Hi AL!
Gedichte über Blumen und Samen als Chiffren für die Reifung des Menschen (oder schlicht sein Älterwerden) sind so eine Sache... das Thema ist im Prinzip irgendwie ziemlich "durch", wobei man sagen muss, dass Gedichte mit dieser "Codierung" vor allem ein großes Thema der bürgerlichen Lyrik des 19. Jahrhunderts waren - das aber dann gleich so gründlich, dass man nicht mehr so recht weiß, wie man hier noch etwas Neues beitragen kann.
Also ich würde tendenziell eher die Finger von diesem etwas ausgelatschten Komplex lassen - Du hast das nicht getan und tatsächlich in der vorletzten Zeile einen Aspekt angedeutet, der gleichzeitig bedeutungsoffen (damit kriegst Du mich natürlich) und auch noch vergleichsweise weniger "benutzt" wurde. Denn was die Vögel wohl mit dem Samen letztlich anstellen, hängt doch sehr von der Art der Sämerei und der Güte des aviären Verdauungstraktes ab.

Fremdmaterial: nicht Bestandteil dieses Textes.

Source: an optimization exercise on an open RTL-to-GDS flow (aim: small area). Production flows keep margins and buffers that such runs may drop. RTL that was checked went through simulation tests only; none was proved equivalent to the original. Power and IR drop assume default switching activity.

== north ==
==> flow/design.v <==
`timescale 1ns/1ps
module lc4_rd3n (
   input  logic [2:0] i_sel,
   input  logic [2:0] i_d,
   output logic       o_yn
);
   assign o_yn = !(|(i_sel & i_d));
endmodule
module lc4_rdbit (
   input  logic [7:0] i_sel,
   input  logic [7:0] i_d,
   output logic       o_y
);
   logic [1:0] yn;
   lc4_rd3n u_0 (.i_sel(i_sel[2:0]), .i_d(i_d[2:0]), .o_yn(yn[0]));
   lc4_rd3n u_1 (.i_sel(i_sel[5:3]), .i_d(i_d[5:3]), .o_yn(yn[1]));
   assign o_y = !(yn[0] & yn[1]) | (i_sel[6] & i_d[6]) | (i_sel[7] & i_d[7]);
endmodule
module lc4_pgbit (
   input  logic i_a,
   input  logic i_b,      
   input  logic i_k1,     
   input  logic i_im,     
   input  logic i_k0,     
   output logic o_p,
   output logic o_g
);
   logic opb;
   assign opb = i_im | (i_b ? i_k1 : i_k0);
   assign o_p = i_a ^ opb;
   assign o_g = i_a & opb;
endmodule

Es mag sein, dass der geflügelte Bote den Samen in der Welt verbreitet, auf dass andernorts neues Grün hervorkeimt, es mag aber auch sein, dass der Piepmatz, wenn er denn ein Körnerfresser ist, die dargebotenen Kalorien als Sprit für den nächsten Rundflug benutzt und das, "was hinten rauskommt" ein ziemliches biologisches Dead End repräsentiert.

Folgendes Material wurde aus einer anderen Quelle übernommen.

This is an optimization exercise on Yosys and OpenROAD, whose aim is small area, a short achievable clock period and few clock cycles per item, not a production implementation.
In this exercise RTL edits were held to simulation tests only and were not proved equivalent to the original.
Power and IR drop assume default switching activity.

==> run.sh <==
#!/bin/bash
# synth_recipe.tcl (not shown) runs the flow's synth.tcl, then flattens the netlist and writes it again
# the make line also repeats each setting of config.mk as NAME=value (left out here)
make -C /OpenROAD-flow-scripts/flow DESIGN_CONFIG=/design/flow/config.mk WORK_HOME=/design/flow/orfs CLKGATE_MAP_FILE= SYNTH_SCRIPT=/design/flow/synth_recipe.tcl finish
==> config.mk <==
export PLATFORM = sky130hd
export DESIGN_NAME = sha1_message_digest
export DESIGN_NICKNAME = sha1_message_digest
export VERILOG_FILES = /design/flow/design.v
export SDC_FILE = /design/flow/constraint.sdc
export NUM_CORES = 4
export LEC_CHECK = 0
export ABC_CLOCK_PERIOD_IN_PS = 3000
export CAP_MARGIN = 20
export CORE_MARGIN = 2
export CORE_UTILIZATION = 40
export SETUP_SLACK_MARGIN = 4.5
export SLEW_MARGIN = 20
==> constraint.sdc <==
create_clock -name core_clock -period 8.0 [get_ports {aclk}]
set_input_delay 1.6000 -clock core_clock [delete_from_list [all_inputs] [get_ports {aclk}]]
set_output_delay 1.6000 -clock core_clock [all_outputs]
set_load 0.01 [all_outputs]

Also mit diesem offenen Bild bin ich eigentlich ganz happy. Was mir aber ein bisschen gegen den Strich geht, ist dass dann in der letzten Zeile nochmal eine doch ganz schön konventionelle Sichtweise dargeboten wird. Ich habe gar nichts gegen ein optimistisches Ende eines Gedichts, aber genau das ist eben in der Gattung der "Blüh-auf-und-werd-zum-Samen"-Lyrik schwierig weil, siehe oben: für mein Liking etwas ausgelatscht.

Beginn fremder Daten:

Source: an optimization exercise on an open RTL-to-GDS flow (aim: small area, a short achievable clock period and few clock cycles). Production flows keep margins and buffers that such runs may drop. RTL that was checked went through simulation tests only; none was proved equivalent to the original.

03-28:
==> flow/design.v <==
package sa_pkg;
    typedef enum logic [1:0] {
        IDLE  = 2'd0,
        FEED  = 2'd1,
        FLUSH = 2'd2,
        DRAIN = 2'd3
    } sa_state_t;
    localparam int DEF_WIDTH = 8;
    localparam int DEF_ACC   = 32;
    localparam int DEF_N     = 4;
    localparam int DEF_KW    = 16;
endpackage
module sa_pe_clr (
    input  logic        clk,
    input  logic        job_go,
    input  logic        v,
    input  logic        init_lo15,
    input  logic [14:0] init_hi,
    input  logic [7:0]  a,
    input  logic [3:0]  neg,
    input  logic [3:0]  one,
    input  logic [3:0]  two,
    output logic [30:0] acc
);
    logic        first;         
    logic [15:0] lo;
    logic [14:0] hi;
    logic        cy;
    logic [15:0] lo_m;
    logic        nv;
    logic [3:0]  ns;
    logic [7:0]  pp0, pp1, pp2, pp3;
    logic [8:0]  ax;
    logic [16:0] x, y, t;
    logic s1, c2, s3, c4, s5, c6, s7, c8, s9, c10, s11, c12, s13, c14, s15, c16, s17, c18, s19, c20, s21, c22, s23, c24, s25, c26, s27, c28, s29, c30, s31, c32, s33, c34, s35, c36, s37, c38, s39, c40, s41, c42, s43, c44, s45, c46, s47, c48, s49, c50, s51, c52, s53, c54, s55, c56, s57, c58, s59, c60, s61, c62, s63, c64, s65, c66, s67, c68, s69, c70, s71, c72, s73, c74, s75, c76, s77, c78, s79, c80;
    assign ax = {a, 1'b0};
    assign nv = ~v;
    assign lo_m = first ? {init_lo15, 15'd0} : lo;
    for (genvar m = 0; m < 8; m++) begin : g_pp
        assign pp0[m] = ((one[0] & ax[m+1]) | (two[0] & ax[m])) ^ neg[0];
        assign pp1[m] = ((one[1] & ax[m+1]) | (two[1] & ax[m])) ^ neg[1];
        assign pp2[m] = ((one[2] & ax[m+1]) | (two[2] & ax[m])) ^ neg[2];
        assign pp3[m] = ((one[3] & ax[m+1]) | (two[3] & ax[m])) ^ neg[3];
    end
    for (genvar k = 0; k < 4; k++) begin : g_ns
        assign ns[k] = ~(((one[k] | two[k]) & a[7]) ^ neg[k]);
    end
    assign s1 = pp0[4] ^ pp1[2];
    assign c2 = pp0[4] & pp1[2];
    assign s3 = pp0[5] ^ pp1[3];
    assign c4 = pp0[5] & pp1[3];
    assign s5 = pp0[6] ^ pp1[4] ^ pp2[2];
    assign c6 = (pp0[6] & pp1[4]) | (pp0[6] & pp2[2]) | (pp1[4] & pp2[2]);
    assign s7 = pp3[0] ^ neg[3];
    assign c8 = pp3[0] & neg[3];
    assign s9 = pp0[7] ^ pp1[5] ^ pp2[3];
    assign c10 = (pp0[7] & pp1[5]) | (pp0[7] & pp2[3]) | (pp1[5] & pp2[3]);
    assign s11 = pp3[1] ^ lo_m[7];
    assign c12 = pp3[1] & lo_m[7];
    assign s13 = ns[0] ^ pp1[6] ^ pp2[4];
    assign c14 = (ns[0] & pp1[6]) | (ns[0] & pp2[4]) | (pp1[6] & pp2[4]);
    assign s15 = pp3[2] ^ lo_m[8] ^ 1'b1;
    assign c16 = (pp3[2] & lo_m[8]) | (pp3[2] & 1'b1) | (lo_m[8] & 1'b1);
    assign s17 = pp1[7] ^ pp2[5] ^ pp3[3];
    assign c18 = (pp1[7] & pp2[5]) | (pp1[7] & pp3[3]) | (pp2[5] & pp3[3]);
    assign s19 = lo_m[9] ^ 1'b1;
    assign c20 = lo_m[9] & 1'b1;
    assign s21 = ns[1] ^ pp2[6] ^ pp3[4];
    assign c22 = (ns[1] & pp2[6]) | (ns[1] & pp3[4]) | (pp2[6] & pp3[4]);
    assign s23 = pp2[7] ^ pp3[5];
    assign c24 = pp2[7] & pp3[5];
    assign s25 = pp0[2] ^ pp1[0];
    assign c26 = pp0[2] & pp1[0];
    assign s27 = pp0[3] ^ pp1[1];
    assign c28 = pp0[3] & pp1[1];
    assign s29 = pp2[0] ^ neg[2] ^ lo_m[4];
    assign c30 = (pp2[0] & neg[2]) | (pp2[0] & lo_m[4]) | (neg[2] & lo_m[4]);
    assign s31 = c2 ^ pp2[1] ^ lo_m[5];
    assign c32 = (c2 & pp2[1]) | (c2 & lo_m[5]) | (pp2[1] & lo_m[5]);
    assign s33 = c4 ^ lo_m[6] ^ s5;
    assign c34 = (c4 & lo_m[6]) | (c4 & s5) | (lo_m[6] & s5);
    assign s35 = c6 ^ c8 ^ s9;
    assign c36 = (c6 & c8) | (c6 & s9) | (c8 & s9);
    assign s37 = c10 ^ c12 ^ s13;
    assign c38 = (c10 & c12) | (c10 & s13) | (c12 & s13);
    assign s39 = c14 ^ c16 ^ s17;
    assign c40 = (c14 & c16) | (c14 & s17) | (c16 & s17);
    assign s41 = c18 ^ c20 ^ lo_m[10];
    assign c42 = (c18 & c20) | (c18 & lo_m[10]) | (c20 & lo_m[10]);
    assign s43 = c22 ^ lo_m[11] ^ 1'b1;
    assign c44 = (c22 & lo_m[11]) | (c22 & 1'b1) | (lo_m[11] & 1'b1);
    assign s45 = c24 ^ ns[2] ^ pp3[6];
    assign c46 = (c24 & ns[2]) | (c24 & pp3[6]) | (ns[2] & pp3[6]);
    assign s47 = pp3[7] ^ lo_m[13];
    assign c48 = pp3[7] & lo_m[13];
    assign s49 = pp0[0] ^ neg[0];
    assign c50 = pp0[0] & neg[0];
    assign s51 = pp0[1] ^ lo_m[1];
    assign c52 = pp0[1] & lo_m[1];
    assign s53 = neg[1] ^ lo_m[2] ^ s25;
    assign c54 = (neg[1] & lo_m[2]) | (neg[1] & s25) | (lo_m[2] & s25);
    assign s55 = c26 ^ lo_m[3] ^ s27;
    assign c56 = (c26 & lo_m[3]) | (c26 & s27) | (lo_m[3] & s27);
    assign s57 = c28 ^ s1 ^ s29;
    assign c58 = (c28 & s1) | (c28 & s29) | (s1 & s29);
    assign s59 = c30 ^ s3 ^ s31;
    assign c60 = (c30 & s3) | (c30 & s31) | (s3 & s31);
    assign s61 = c32 ^ s7 ^ s33;
    assign c62 = (c32 & s7) | (c32 & s33) | (s7 & s33);
    assign s63 = c34 ^ s11 ^ s35;
    assign c64 = (c34 & s11) | (c34 & s35) | (s11 & s35);
    assign s65 = c36 ^ s15 ^ s37;
    assign c66 = (c36 & s15) | (c36 & s37) | (s15 & s37);
    assign s67 = c38 ^ s19 ^ s39;
    assign c68 = (c38 & s19) | (c38 & s39) | (s19 & s39);
    assign s69 = c40 ^ s21 ^ s41;
    assign c70 = (c40 & s21) | (c40 & s41) | (s21 & s41);
    assign s71 = c42 ^ s23 ^ s43;
    assign c72 = (c42 & s23) | (c42 & s43) | (s23 & s43);
    assign s73 = c44 ^ lo_m[12] ^ s45;
    assign c74 = (c44 & lo_m[12]) | (c44 & s45) | (lo_m[12] & s45);
    assign s75 = c46 ^ 1'b1 ^ s47;
    assign c76 = (c46 & 1'b1) | (c46 & s47) | (1'b1 & s47);
    assign s77 = c48 ^ ns[3] ^ lo_m[14];
    assign c78 = (c48 & ns[3]) | (c48 & lo_m[14]) | (ns[3] & lo_m[14]);
    assign s79 = lo_m[15] ^ nv;
    assign c80 = lo_m[15] & nv;
    assign x = {c80, c78, c76, c74, c72, c70, c68, c66, c64, c62, c60, c58, c56, c54, c52, c50, lo_m[0]};
    assign y = {nv, s79, s77, s75, s73, s71, s69, s67, s65, s63, s61, s59, s57, s55, s53, s51, s49};
    assign t = x + y;
    always_ff @(posedge clk) begin
        first <= job_go | (first & ~v);
        lo <= t[15:0];
        cy <= t[16];
        hi <= first ? init_hi : hi + {14'd0, cy};
    end
    assign acc = {hi, lo};
endmodule
module sa_tile (
    input  logic          clk,
    input  logic          rst_n,
    input  logic          start,
    input  logic [15:0]   k_len,
    input  logic          in_valid,
    output logic          in_ready,
    input  logic [31:0]   a_in,
    input  logic [31:0]   b_in,
    output logic          out_valid,
    input  logic          out_ready,
    output logic [1:0]    out_row,
    output logic [127:0]  out_data,
    output logic          busy,
    output logic          done
);
    logic        feed, wait1, wait2, drain;
    logic        feed2, fire2;      
    logic [15:0] rem;           
    logic        rem_is1;       
    logic        v0;            
    logic [3:0]  row_oh;
    logic [3:0]  sel [4];       
    logic [15:0] rem_m1;
    logic        fire, job_go, last_take;
    assign fire      = feed & in_valid;
    assign fire2     = feed2 & in_valid;
    assign job_go    = ~busy & start & (k_len != 16'd0);
    assign last_take = drain & out_ready & row_oh[3];
    always_ff @(posedge clk or negedge rst_n) begin
        if (!rst_n) begin
            feed    <= 1'b0;
            feed2   <= 1'b0;
            wait1   <= 1'b0;
            wait2   <= 1'b0;
            drain   <= 1'b0;
            busy    <= 1'b0;
            done    <= 1'b0;
            rem     <= 16'd0;
            rem_is1 <= 1'b0;
            v0      <= 1'b0;
            row_oh  <= 4'b0001;
            out_row <= 2'd0;
        end else begin
            done   <= last_take;
            v0     <= fire;
            wait1  <= fire & rem_is1;
            wait2  <= wait1;
            if (job_go) begin
                feed    <= 1'b1;
                feed2   <= 1'b1;
                busy    <= 1'b1;
                rem     <= k_len;
                rem_is1 <= (k_len == 16'd1);
            end else if (fire) begin
                rem     <= rem_m1;
                rem_is1 <= (rem_m1 == 16'd1);
                if (rem_is1) feed <= 1'b0;
            end
            if (!job_go && fire2 && rem_is1) begin
                feed2 <= 1'b0;
            end
            if (wait2) drain <= 1'b1;
            if (drain & out_ready) begin
                row_oh  <= {row_oh[2:0], row_oh[3]};
                out_row <= out_row + 2'd1;
                if (row_oh[3]) begin
                    drain <= 1'b0;
                    busy  <= 1'b0;
                end
            end
        end
    end
    assign rem_m1    = rem - 16'd1;
    always_ff @(posedge clk) begin
        for (int j = 0; j < 4; j++) begin
            if (job_go)                  sel[j] <= 4'b0001;
            else if (drain & out_ready)  sel[j] <= {sel[j][2:0], sel[j][3]};
        end
    end
    assign in_ready  = feed;
    assign out_valid = drain;
    logic [15:0] k_reg, nk;
    always_ff @(posedge clk) begin
        if (job_go) k_reg <= k_len;
    end
    assign nk = 16'd0 - k_reg;
    logic [31:0] a_r [2];
    logic [3:0]  neg_r [2][4];
    logic [3:0]  one_r [2][4];
    logic [3:0]  two_r [2][4];
    always_ff @(posedge clk) begin
        a_r[0] <= a_in;
        if (fire) a_r[1] <= a_in;
        for (int j = 0; j < 4; j++) begin
            for (int k = 0; k < 4; k++) begin
                logic b2, b1, b0;
                b2 = b_in[8*j + 2*k + 1];
                b1 = b_in[8*j + 2*k];
                b0 = (k == 0) ? 1'b0 : b_in[8*j + 2*k - 1];
                neg_r[0][j][k] <= fire & b2;
                neg_r[1][j][k] <= b2;
                one_r[0][j][k] <= fire & (b1 ^ b0);
                two_r[0][j][k] <= fire & ((b2 & ~b1 & ~b0) | (~b2 & b1 & b0));
                one_r[1][j][k] <= fire2 & (b1 ^ b0);
                two_r[1][j][k] <= fire2 & ((b2 & ~b1 & ~b0) | (~b2 & b1 & b0));
            end
        end
    end
    logic [30:0] acc [4][4];
    for (genvar i = 0; i < 4; i++) begin : g_row
        for (genvar j = 0; j < 4; j++) begin : g_col
            sa_pe_clr u_pe (
                .clk       (clk),
                .job_go    (job_go),
                .v         (v0),
                .init_lo15 (nk[0]),
                .init_hi   (nk[15:1]),
                .a         (a_r[j / 2][8*i +: 8]),
                .neg       (neg_r[i / 2][j]),
                .one       (one_r[i / 2][j]),
                .two       (two_r[i / 2][j]),
                .acc       (acc[i][j])
            );
        end
    end
    always_comb begin
        for (int j = 0; j < 4; j++) begin
            logic [30:0] r;
            r = ({31{sel[j][0]}} & acc[0][j]) |
                ({31{sel[j][1]}} & acc[1][j]) |
                ({31{sel[j][2]}} & acc[2][j]) |
                ({31{sel[j][3]}} & acc[3][j]);
            out_data[32*j +: 32] = {r[30], r};
        end
    end
endmodule
Settings: LEC_CHECK=0, CAP_MARGIN=20, CORE_MARGIN=2, CORE_UTILIZATION=60, CTS_CLUSTER_DIAMETER=80, CTS_CLUSTER_SIZE=24, PLACE_DENSITY=0.68, SETUP_SLACK_MARGIN=4.7, SLEW_MARGIN=20; clock period 9.0 ns.
standard.sh (not shown) runs the stock make flow with config.mk's settings and CLKGATE_MAP_FILE= SYNTH_SCRIPT=/design/flow/synth_recipe.tcl, a recipe that flattens the netlist after the stock synthesis.
==> flow/flow/run.sh <==
#!/bin/bash
# Standard layout, with plain buffers (buf_2) as the port buffers instead of
# the resizer's default pick. make's full output goes to flow_make.log.
set -euo pipefail
bash standard.sh "BUFFER_PORTS_ARGS=-buffer_cell sky130_fd_sc_hd__buf_2" finish > flow_make.log 2>&1
03-28 finished end to end and its layout was clean on timing, DRC and antenna.
Modified inputs, 09-02 compared to 03-28
--- a/flow/design.v
+++ b/flow/design.v
@@ -150,28 +150,25 @@
     output logic [1:0]    out_row,
     output logic [127:0]  out_data,
     output logic          busy,
     output logic          done
 );
     logic        feed, wait1, wait2, drain;
-    logic        feed2, fire2;      
     logic [15:0] rem;           
     logic        rem_is1;       
     logic        v0;            
     logic [3:0]  row_oh;
     logic [3:0]  sel [4];       
     logic [15:0] rem_m1;
     logic        fire, job_go, last_take;
     assign fire      = feed & in_valid;
-    assign fire2     = feed2 & in_valid;
     assign job_go    = ~busy & start & (k_len != 16'd0);
     assign last_take = drain & out_ready & row_oh[3];
     always_ff @(posedge clk or negedge rst_n) begin
         if (!rst_n) begin
             feed    <= 1'b0;
-            feed2   <= 1'b0;
             wait1   <= 1'b0;
             wait2   <= 1'b0;
             drain   <= 1'b0;
             busy    <= 1'b0;
             done    <= 1'b0;
             rem     <= 16'd0;
@@ -183,23 +180,19 @@
             done   <= last_take;
             v0     <= fire;
             wait1  <= fire & rem_is1;
             wait2  <= wait1;
             if (job_go) begin
                 feed    <= 1'b1;
-                feed2   <= 1'b1;
                 busy    <= 1'b1;
                 rem     <= k_len;
                 rem_is1 <= (k_len == 16'd1);
             end else if (fire) begin
                 rem     <= rem_m1;
                 rem_is1 <= (rem_m1 == 16'd1);
                 if (rem_is1) feed <= 1'b0;
-            end
-            if (!job_go && fire2 && rem_is1) begin
-                feed2 <= 1'b0;
             end
             if (wait2) drain <= 1'b1;
             if (drain & out_ready) begin
                 row_oh  <= {row_oh[2:0], row_oh[3]};
                 out_row <= out_row + 2'd1;
                 if (row_oh[3]) begin
@@ -220,47 +213,43 @@
     assign out_valid = drain;
     logic [15:0] k_reg, nk;
     always_ff @(posedge clk) begin
         if (job_go) k_reg <= k_len;
     end
     assign nk = 16'd0 - k_reg;
-    logic [31:0] a_r [2];
-    logic [3:0]  neg_r [2][4];
-    logic [3:0]  one_r [2][4];
-    logic [3:0]  two_r [2][4];
-    always_ff @(posedge clk) begin
-        a_r[0] <= a_in;
-        if (fire) a_r[1] <= a_in;
+    logic [31:0] a_r;
+    logic [3:0]  neg_r [4];
+    logic [3:0]  one_r [4];
+    logic [3:0]  two_r [4];
+    always_ff @(posedge clk) begin
+        a_r <= fire ? a_in : 32'd0;
         for (int j = 0; j < 4; j++) begin
             for (int k = 0; k < 4; k++) begin
                 logic b2, b1, b0;
                 b2 = b_in[8*j + 2*k + 1];
                 b1 = b_in[8*j + 2*k];
                 b0 = (k == 0) ? 1'b0 : b_in[8*j + 2*k - 1];
-                neg_r[0][j][k] <= fire & b2;
-                neg_r[1][j][k] <= b2;
-                one_r[0][j][k] <= fire & (b1 ^ b0);
-                two_r[0][j][k] <= fire & ((b2 & ~b1 & ~b0) | (~b2 & b1 & b0));
-                one_r[1][j][k] <= fire2 & (b1 ^ b0);
-                two_r[1][j][k] <= fire2 & ((b2 & ~b1 & ~b0) | (~b2 & b1 & b0));
+                neg_r[j][k] <= b2;
+                one_r[j][k] <= b1 ^ b0;
+                two_r[j][k] <= (b2 & ~b1 & ~b0) | (~b2 & b1 & b0);
             end
         end
     end
     logic [30:0] acc [4][4];
     for (genvar i = 0; i < 4; i++) begin : g_row
         for (genvar j = 0; j < 4; j++) begin : g_col
             sa_pe_clr u_pe (
                 .clk       (clk),
                 .job_go    (job_go),
                 .v         (v0),
                 .init_lo15 (nk[0]),
                 .init_hi   (nk[15:1]),
-                .a         (a_r[j / 2][8*i +: 8]),
-                .neg       (neg_r[i / 2][j]),
-                .one       (one_r[i / 2][j]),
-                .two       (two_r[i / 2][j]),
+                .a         (a_r[8*i +: 8]),
+                .neg       (neg_r[j]),
+                .one       (one_r[j]),
+                .two       (two_r[j]),
                 .acc       (acc[i][j])
             );
         end
     end
     always_comb begin
         for (int j = 0; j < 4; j++) begin
==> comparison <==
09-02 and 03-28 all finish clean.
Taking 03-28 as the reference, in 09-02 footprint of the multi-input gates fell by 850 sq um; routed wire length down about 6.5%; number of nets in the synthesized netlist fell by about 1.7%.
The flip-flop and latch count in 09-02 is 0.892 times that in 03-28.
Looking at 09-02 and 03-28, the portion of the layout cell area used by clock cells is a wash.
Area growth from synthesis to final layout of 03-28 is on par with 09-02.
Compared with 03-28, 09-02 shows starting utilization of the core area higher by 0.38 points.
09-02 against 03-28: fraction of area in registers went down, floorplan die width went down, maximum number of pins on one net before global-route repair went down, design area went down.
Relative to 03-28, the non-filler instance count after layout measured on 09-02 has decreased by a few percent.
Re total placed cells including tap cells: 09-02 and 03-28 aren't equal, and the higher value belongs to 03-28.
Testbench counts of 09-02, summed over its fixed seeds: cycles 17,359.
Only the layout flow was run in 03-28; the RTL was not checked for function there.

port drivers added, routing unchanged:
Ports are ideal in the flow. The routed layouts listed here were re-timed in OpenROAD. Step 1 (the two cells are an assumption about what drives the block):
set clk [get_ports {clk}]
set_driving_cell -lib_cell sky130_fd_sc_hd__clkbuf_16 $clk
set_driving_cell -lib_cell sky130_fd_sc_hd__buf_2 [delete_from_list [all_inputs] $clk]
Step 2 times the ports against the registers' clock, not the clock port: input delays grow and output delays shrink by t, the midpoint of the rising clock arrivals with the driver on. Slacks: ideal ports / drivers / drivers and shift; pairs: ideal ports / drivers.
run	t, ns	setup slack, ns	clock arrival spread, ns	worst slew at a driven data input, ns
03-28	0.766	4.716 / 4.681 / 4.716	0.047 / 0.047	0.17
09-02	0.764	4.797 / 4.749 / 4.797	0.042 / 0.041	0.06
After both steps every run listed still meets setup and hold.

Für einen positiven Entwicklungsschluss - wahlweise der Sorte nach dem Abblühen gibts "in einer besseren Welt" die Bonusrunde oder aber nach dem Motto "wir geben etwas an die lieben Verbliebenen weiter" - würd ich persönlich dringend zu einer anderen bildhaften Ausgangskonstellation raten.
LG!
S.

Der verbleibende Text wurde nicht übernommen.